Camel Audio Cameleon 5000

Additive Morphing Resynthesiserと命名されたVSTi。 後述のCUBEと同様の構成だが正弦波数は少ない。 その一方で各倍音毎に独立のデチューン機能があり、PCM波形からの再構築時の解析能力も高い。

VirSyn CUBE

最大512基の正弦波を独立エンベロープ等で制御する正当な倍音加算方式だが、各正弦波のピッチインターバルを変更することで倍音外の部分音も合成できFM様の変調感が伴わないクリアな金属音などが特徴。 また、第1.5版からはPCM波形ファイルを取り込んで正弦波群で再構築する所謂re-synthesis機能も搭載した。

Addvanced Additive

正弦波加算方式—ことに倍音加算方式—にsampled波形を組み合わせることで、過渡音や非倍音的なノイズ成分を合成し易くしたシステム。

SA

RolandのSA(Structured Adaptive Synthesis)方式は楽器の音を要素分解/抽出して演奏者の表現に合わせて最適な汲み合わせで再合成するという概念だが、実際の中身は正弦波加算方式に音の立ち上がり等複雑な部分のみsampled波形を併用するというもの。 搭載可能なROM容量も演算能力も現在とは比べものにならない程乏しかった時代に良質なピアノ音色を実現する為の苦心の結果と思われる。 同時期のピアノ音源ヤマハ TX-1Pがマルチサンプルの区切れ目毎に甚だしくずれた調律で強弱方向は16段階程度しかない大雑把な階段状の音色変化だったことを考えれば、この方式の独自性が判るだろう。

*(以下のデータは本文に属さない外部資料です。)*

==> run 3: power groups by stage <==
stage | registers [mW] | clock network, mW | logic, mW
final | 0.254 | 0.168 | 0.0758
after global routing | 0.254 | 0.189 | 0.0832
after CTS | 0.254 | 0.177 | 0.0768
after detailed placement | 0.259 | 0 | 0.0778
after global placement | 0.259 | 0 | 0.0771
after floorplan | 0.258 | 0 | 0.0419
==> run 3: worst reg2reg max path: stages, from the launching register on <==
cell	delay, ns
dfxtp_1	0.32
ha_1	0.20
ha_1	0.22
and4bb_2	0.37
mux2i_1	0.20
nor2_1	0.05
**src/rtl/surf_cout_tx.sv**
```systemverilog
// COUT nibble transmitter: serializes 32-bit words MSB-nibble-first over an
// 8-cycle frame aligned to sync_i, sending a training word while disabled.
module surf_cout_tx #(
   parameter logic [31:0] TRAIN_PATTERN = 32'hA55A6996,
   parameter logic [31:0] IDLE_WORD     = 32'h00000000
) (
   input  logic        sysclk_i,
   input  logic        rst_n_i,
   input  logic        sync_i,
   input  logic        enable_i,
   input  logic [31:0] data_i,
   input  logic        valid_i,
   output logic        ready_o,
   output logic [3:0]  cout_o,
   output logic        aligned_o,
   output logic        sync_err_o,
   output logic [15:0] word_count_o
);

   logic [2:0]  phase_q, phase_d;
   logic [31:0] sreg_q, sreg_d;
   logic [3:0]  cout_q, cout_d;
   logic        aligned_q, aligned_d;
   logic        sync_err_q, sync_err_d;
   logic [15:0] word_count_q, word_count_d;

   logic        load_cycle;
   logic        accept;
   logic [31:0] word_sel;
   logic [31:0] sreg_shifted;

   // A sync pulse always starts a new frame; the natural boundary only counts once aligned.
   assign load_cycle = sync_i | ((phase_q == 3'd7) & aligned_q);
   assign ready_o    = enable_i & load_cycle;
   assign accept     = ready_o & valid_i;

   always_comb begin
      word_sel = IDLE_WORD;
      if (!enable_i) begin
         word_sel = TRAIN_PATTERN;
      end else if (valid_i) begin
         word_sel = data_i;
      end
   end

   // Nibble that belongs to the phase about to start.
   assign sreg_shifted = sreg_q << {phase_q + 3'd1, 2'b00};

   always_comb begin
      phase_d      = phase_q + 3'd1;
      sreg_d       = sreg_q;
      cout_d       = 4'h0;
      aligned_d    = aligned_q | sync_i;
      sync_err_d   = sync_i & aligned_q & (phase_q != 3'd7);
      word_count_d = word_count_q + {15'd0, accept};
      if (load_cycle) begin
         phase_d = 3'd0;
         sreg_d  = word_sel;
         cout_d  = word_sel[31:28];
      end else if (aligned_q) begin
         cout_d  = sreg_shifted[31:28];
      end
   end

   always_ff @(posedge sysclk_i or negedge rst_n_i) begin
      if (!rst_n_i) begin
         phase_q      <= 3'd0;
         sreg_q       <= 32'd0;
         cout_q       <= 4'h0;
         aligned_q    <= 1'b0;
         sync_err_q   <= 1'b0;
         word_count_q <= 16'd0;
      end else begin
         phase_q      <= phase_d;
         sreg_q       <= sreg_d;
         cout_q       <= cout_d;
         aligned_q    <= aligned_d;
         sync_err_q   <= sync_err_d;
         word_count_q <= word_count_d;
      end
   end

   assign cout_o       = cout_q;
   assign aligned_o    = aligned_q;
   assign sync_err_o   = sync_err_q;
   assign word_count_o = word_count_q;

endmodule

```
**config.mk**
```make
export PLATFORM = sky130hd
export DESIGN_NAME = surf_cout_tx
export DESIGN_NICKNAME = d
export VERILOG_FILES = /design/src/rtl/surf_cout_tx.sv
export SDC_FILE = /design/constraint.sdc
export NUM_CORES = 1
export LEC_CHECK = 0
export ABC_AREA = 1
export CORE_MARGIN = 8
export CORE_UTILIZATION = 38
export CTS_BUF_LIST = sky130_fd_sc_hd__clkbuf_8 sky130_fd_sc_hd__clkbuf_16
export DETAILED_ROUTE_END_ITERATION = 10
export PLACE_DENSITY = 0.71
export SYNTH_ARGS = -nofsm -noshare
export SYNTH_HDL_FRONTEND = slang
export SYNTH_SLANG_ARGS = --single-unit
```
**constraint.sdc**
```tcl
create_clock -name sysclk_i -period 2.35 [get_ports sysclk_i]
set_clock_uncertainty 0.2 [all_clocks]
set_input_delay 0.235 -clock sysclk_i [delete_from_list [all_inputs] [get_ports sysclk_i]]
set_output_delay 0.235 -clock sysclk_i [all_outputs]
set_load 0.02 [all_outputs]
```
* Word level (Yosys, flattened, before mapping)
Cells that the tools add are included.
Storage, ports and cells: register bits after elaboration 57, output and inout bits 23, logic and storage cells 23
Cells by class: add/sub/neg operators 2, eq/ne operators 2, shift operators 1, multiplexer cells 5, bitwise gates (word level) 7
Operators with widths (count):
- 32-bit two-way mux | 2
- 32-bit by 5-bit left shift with 32-bit output | 1
- 16-bit by 1-bit adder with 16-bit output | 1
- 4-bit two-way mux | 2
- 1-bit bitwise AND | 5
- 3-bit by 1-bit adder with 3-bit output, second input constant | 1
- 3-bit == test, second input constant | 1
- 3-bit two-way mux | 1
- 3-bit != test, second input constant | 1
- 1-bit bitwise OR | 2

* Longest topological paths before layout
word-level depth 6, mapped depth 13, gate-level depth less buffers 12

* Least setup slack after synthesis
No wires, ideal clock.
kind register to register, start point reg phase_q[0], end point reg word_count_q[10], in the netlist word_count_o[10], setup time 0.123 ns, data arrival time 2.083 ns, required time 2.027 ns, slack -0.056 ns, stages on the path, launching flop included 13, path buffers 1, clock period less this slack 2.406 ns, cell sequence dfrtp_1 > ha_1 > ha_1 > a21oi_4 > nor3b_4 > buf_6 > ha_1 > ha_1 > nand3_1 > inv_1 > nand2_1 > o21ai_0 > nand2_1
Between the ends: cells in the longest elaborated chain, start to end 6
RTL lines:
- start: declaration | RTL line 20 | logic [2:0] phase_q, phase_d;
- start signal: assignment | RTL line 74 | phase_q <= phase_d;
- 3-bit == test | RTL line 33 | assign load_cycle = sync_i | ((phase_q == 3'd7) & aligned_q);
- 1-bit bitwise AND | RTL line 33
- 1-bit bitwise OR | RTL line 33
- 1-bit bitwise AND | RTL line 34 | assign ready_o = enable_i & load_cycle;
- 1-bit bitwise AND | RTL line 35 | assign accept = ready_o & valid_i;
- 16-bit by 1-bit adder with 16-bit output | RTL line 55 | word_count_d = word_count_q + {15'd0, accept};
- net word_count_d[10] | RTL line 25 | logic [15:0] word_count_q, word_count_d;
- end signal: assignment | RTL line 79 | word_count_q <= word_count_d;
- end: declaration | RTL line 25
The timed path passes the listed nets, and every way through them passes these cells. A chain may end at the register's enable or synchronous reset.

* Worst setup path in the final report
start point reg phase_q[0], end point out ready_o
Between the ends: cells in the longest elaborated chain, start to end 4
RTL lines:
- 3-bit == test | RTL line 33
- 1-bit bitwise AND | RTL line 33
- 1-bit bitwise OR | RTL line 33
- 1-bit bitwise AND | RTL line 34
- end: declaration | RTL line 13 | output logic ready_o,
No other way between the ends.

==> run summary <==
outcome = complete, no violations
top_reg_cell synth = dfrtp_1
Critical Path Source = phase_q[0]
crit-path max FO = 3
Worst EP arrival = 1750 ps
share of cells above drive strength 1 = 0.0921
setup_tns = 0 ps
DR WL/cell = 13.4 um
placed cell areas = 3390 um^2
Synth area leader = dfrtp_1
CP Launch Type = register
max-slew violation count = 0
clock slew at reported path FFs = 70 ps
Die X = 99.8 um
TritonCTS clock tree = yes
CP endpoint = ready_o
Period Utilization, post-route = 0.932
syn avg cell area = 8.45 um^2
Pwr per Cell Area = 702 nW/um^2
synthesized flop and latch total = 57
Crit. End Element = primary output
critical path class = reg2out
1st-iter DRT viols = 93
GPL Wtd Cong = 0.918
pre-CTS setup slack = 51.9 ps
clock period minus worst slack = 2190 ps
Antenna Cells = 0
synth top area cells = dfrtp_1, nand2_1, inv_1, nand3_1, a22oi_1
Max clock buf depth = 2
Max Freq = 0.457 GHz
Hold WS = 220 ps
vias in the first global route = 2,358
r2r endpoint = word_count_o[10]
H-tree depth = 3
# setup viols final = 0
count leader, synth = nand2_1
port bufs = 59
Post-Layout Inst Area = 3610 um^2
maximum VDD drop = 368 uV
Hold Path Class = in2async
Synth Cell Area = 2670 um^2
overall routing resource usage = 0.137
remaining global-route overflow = 0
core area = 6790 um^2
Ports = 60
root buf cell = clkbuf_8
Seq/Total Area, Yosys = 0.534
Starting Density = 0.393
Synth-to-Final Area Change = 35.1%
Final Hold Viols = 0
Final WS setup = 160 ps
half-perimeter wire length after placement = 4.88 mm
Post-Route WL = 6.52 mm
Worst-Skew Late Latency = 340 ps
Max Cap Viol = 0
Yosys top cell area share = 0.534
Mapped Nets = 357
DR DRC count = 0
largest net degree at the start of global routing = 35
worst-margin pin slew = 448 ps
Pleak = 1.72 nW
Synth top cells by count = nand2_1, dfrtp_1, inv_1
post-DR vias/cell = 4.64
antenna violations before repair = 0
reg2reg setup slack = 170 ps
via count = 2,262
Distinct cells, synth = 20
Post-DRT Antenna Nets = 0
Cells after Synth = 316
drt first pass iters = 4
Required @ worst endpoint = 1910 ps
number of flops mapped to enable cells by yosys = 0
worst reg-to-reg path cell count = 11
Final #Nets = 427
die footprint = 9970 um^2
FF-to-FF Start = phase_q[0]
clk sinks = 57
cts bufs inserted = 9
Rel. slew slack = 0.699
yosys warns = 0
Async SR Flop Fraction = 1.00
global-route wire length before repair = 10.8 mm
height of the die = 99.8 um
# rows = 30
[power breakdown]
| group | switching, mW | internal, mW |
|---|---|---|
| combinational | 0.306 | 0.263 |
| clock | 0.377 | 0.426 |
| sequential | 0.0742 | 1.09 |
| total | 0.758 | 1.78 |
[metal layers]
metal	share of wire	routed length, um	track usage
met2	0.46	3010	0.217
met3	0.052	338	0.0367
met1	0.46	3020	0.165
met5	0	0	0
met4	0.024	159	0.0780
[stage by stage]
| step | util | std cells | power (mW) |
|---|---|---|---|
| floorplan | - | 316 | 1.45 |
| global placement | 0.499 | 469 | 1.73 |
| detailed placement | 0.499 | 469 | 1.74 |
| CTS | 0.526 | 486 | 2.55 |
| global route | 0.531 | 487 | 2.66 |
| finish | 0.531 | 487 | 2.53 |
[critical path, cell delays in order (launching register included)]
cell           delay, ps
dfrtp_1              390
ha_2                 190
ha_4                 170
a21oi_4              160
buf_4                150
nor2_1                40
dlygate4sd2_1        330
[cell usage in the layout (no fill, tap or decap), types with 7 or more instances in the layout]
cell type	netlist	final
a22oi_1	14	14
buf_4	2	9
dfrtp_1	57	57
nand2_1	92	92
nand3_1	35	34
inv_1	49	49
o21ai_0	18	17
xor2_1	7	7
clkbuf_8	0	11
clkdlybuf4s50_1	0	57
nor2_1	14	13
[sequential cells by signal, indices dropped and copies added (netlist names)]
register	cells
aligned_o	1
cout_o	4
phase_q	3
sreg_q	32
sync_err_o	1
word_count_o	16
[cells by family after synthesis]
family / after synthesis / synth area share
simple gates: 150 / 0.238
buf+inv: 61 / 0.0941
flops: 57 / 0.534
compound gates: 34 / 0.0824
xor+xnor: 10 / 0.0328
fa+ha+maj: 4 / 0.0187
[worst min path at each step]
| stage | from | endpoint | slack (ps) |
|---|---|---|---|
| 2_1_floorplan | rst_n_i | aligned_o | -260 |
| 3_3_place_gp | rst_n_i | word_count_o[6] | 40 |
| 3_5_place_dp | rst_n_i | word_count_o[5] | 50 |
| 4_1_cts | rst_n_i | word_count_o[5] | 220 |
| 5_1_grt | data_i[15] | sreg_q[15] | 260 |
| 6_report | rst_n_i | word_count_o[5] | 220 |
[timing repair]
action / CTS / global route
setup buffers: 0 / 0
pin swaps: 0 / 4
gates cloned: 0 / 1
endpoints found under the setup margin: 1 / 13
resized for setup: 1 / 8
hold buffers: 1 / 0
endpoints found under the hold margin: 57 / 0
[cell type report]
cell class	count	area, um^2
clock buffers	11	151
multi-input cells	198	1030
flip-flops and latches	57	1430
repair inverters	1	7.51
well taps	96	120
fillers	649	3180
clock inverters	5	22.5
inverters	50	191
repair buffers	69	662
Note: power is estimated with default switching activity, not from simulation.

後年、この音源の音色調整パラメータを増やしたAdjustable SA、搭載波形容量を増やしPCM音源に近付いたAdvanced SA方式も開発され、各々Rhodes MK-80FP-8等に搭載された。

品名 発売年 標準単価 [ ¥ ] 仕様 備考
発音数 鍵盤 幅 [ mm ] 奥行 [ mm ] 高さ [ mm ] 重量 [ kg ]
RD-1000 1986 550000 16 木製88 1352 557 154 43.5 ミッキー 吉野氏御用達だった事でもお馴染み。
MKS-20 1986 250000 16 480 90 400 8 RD-1000の音源モジュール版。
RD-300 1986 235000 16 塑膠製88 1405 461 133 27.2 RD-1000の鍵盤が合成樹脂製に、音源もEQが3bandから2bandに簡略化された機種。
RD-300S 1991 218000 16 塑膠製88鍵 1405 461 133 33 RD-300の鍵盤部をRotary Oil Damper方式に改善した機種。
P-330 1988 158000 16 482 340 44 8 RD-300 / Sの音源モジュール版。
MK-80 1991 350000 16 塑膠製88鍵 1370 546 152 34.5 頭文字R集めの一環か、Rhodesの商標を買い取ったRolandによるRhodes Electric Pianoの続編気取りの機種。 Rotary Oil Damper方式の鍵盤部も含め本家には全く似ていないが、独自の樂器と割りきればイケイケな逸品。
FP-8 1991 200000 28 塑膠製88鍵 1343 383 120 26 3色から選択可能とか、電子樂器らしからぬ仕様の機種。

同時期のHP系列も同じ音源。

参照

Technical Information and History on the Roland HP-Series Pianos
Roland製ピアノの技術史。 SA音源にも詳しい。

河合楽器 K5000

(株)河合楽器製作所が1996?1997年にかけて発売した機種。